Protect your stuff from rising waters, dam breaks, and other floods by buying flood insurance for renters.
You searched for the perfect apartment, passed the background check, and signed a lease. You even bought renters insurance to make sure your stuff is covered in the event something goes wrong.
But before you kick up your feet and get too comfortable, there may be one more policy you need to consider: flood insurance for renters.
Flooding is not covered by renters insurance, so if you live in an area at risk of flooding, you may need a separate flood insurance policy.
Read on to learn more about:
Flood insurance is insurance that protects you in the event of a flood from storm surge, melting snow, too much rain, or broken levees or dams. (Not covered: water damage from burst pipes, some plumbing issues, or broken washing machines — those are covered by renters insurance.)
There are two different types of flood insurance policies available – those that cover structures, and those that cover property inside those structures.

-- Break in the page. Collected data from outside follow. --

$ cat config.mk
export PLATFORM = sky130hd
export DESIGN_NAME = gpu_fb_arbiter
export DESIGN_NICKNAME = d
export VERILOG_FILES = /design/src/hdl/gpu_geom_pkg.sv /design/src/hdl/gpu_mem_pkg.sv /design/src/hdl/gpu_fb_arbiter.sv
export SDC_FILE = /design/constraint.sdc
export NUM_CORES = 1
export LEC_CHECK = 0
export ABC_CLOCK_PERIOD_IN_PS = 1500
export BUFFER_PORTS_ARGS = -buffer_cell sky130_fd_sc_hd__buf_2
export CAP_MARGIN = 10
export CORE_ASPECT_RATIO = 0.6
export CORE_MARGIN = 2
export CORE_UTILIZATION = 31
export DETAILED_ROUTE_END_ITERATION = 12
export GPL_TIMING_DRIVEN = 0
export PLACE_DENSITY = 0.94
export SYNTH_ARGS = -nofsm -noshare
export SYNTH_HDL_FRONTEND = slang
export SYNTH_SLANG_ARGS = --single-unit
$ cat constraint.sdc
create_clock -name vclk -period 1.5
set_clock_uncertainty 0.15 [all_clocks]
set_input_delay 0.075 -clock vclk [all_inputs]
set_output_delay 0.075 -clock vclk [all_outputs]
set_load 0.005 [all_outputs]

If your landlord has flood insurance (and if you’re in a flood zone, the terms of his mortgage likely require him to), his insurance will only be for the structure and will not pay for any damage to your stuff.
If you want to be covered, you need flood insurance.
One important thing to note: flood insurance does not include additional living expenses or loss of use coverage, and your renters insurance policy won't provide coverage for floods, either. That means that if you need to vacate your apartment becuase of a flood caused by rising waters, neither renters insurance nor flood insurance will cover your living expenses. (It may be worth making a claim to your renters insurance company anyway — anecdotally, we've heard of instances where they've paid additional living expenses after storm damage, even flooding.)
You may have one other option to get additioanl living expenses paid for: if the president has made a major disaster declaration (often referred to as a "state of emergency" declaration) for your area, then you may be able to apply for grants or loans from FEMA. These individual grants can cover additional living expenses.
There are three reasons renters should consider flood insurance:
You already learned this when shopping for renters insurance, but it pertains to flood insurance, too: your landlord’s insurance only covers the building and doesn’t cover any of your stuff or your costs if you need to vacate your apartment or home.
Because flood damage is so pervasive and expensive, damage from floods is one thing that renters insurance explicitly doesn’t cover.
Floods are expensive. According to FEMA, one inch of flooding can cause as much as $20,000 in damage to a building and $3,000 to $6,000 worth of damage to the contents inside, depending on the house size.
It's true that if the president declares a state of emergency, you may be able to apply for grants or loans through FEMA that could pay to replace your belongings and for additional living expenses if you can't stay in your home. But most floods will not trigger a disaster declaration from the president, meaning no FEMA funds. You need to be protected whether there's a declaration or not.
It seems obvious that people who live near coastlines or rivers would need flood insurance, but more people are at risk of flooding than you might think.
All 50 states can experience flooding, whether it’s from hurricanes, snow melts, or heavy rains causing flash floods, and nearly a quarter of flood insurance claims come from areas designated as moderate-risk flood zones.
So are you at risk? You don’t have to go with your gut. First, check FEMA’s list of participating communities to see if flood insurance for renters is available in your area.
Then look up your address using FEMA’s Flood Map Service to see what zone you live in and assess your risk.
If you think there’s a chance that your home could be flooded — and everywhere has some chance of flooding — then you should consider buying flood insurance.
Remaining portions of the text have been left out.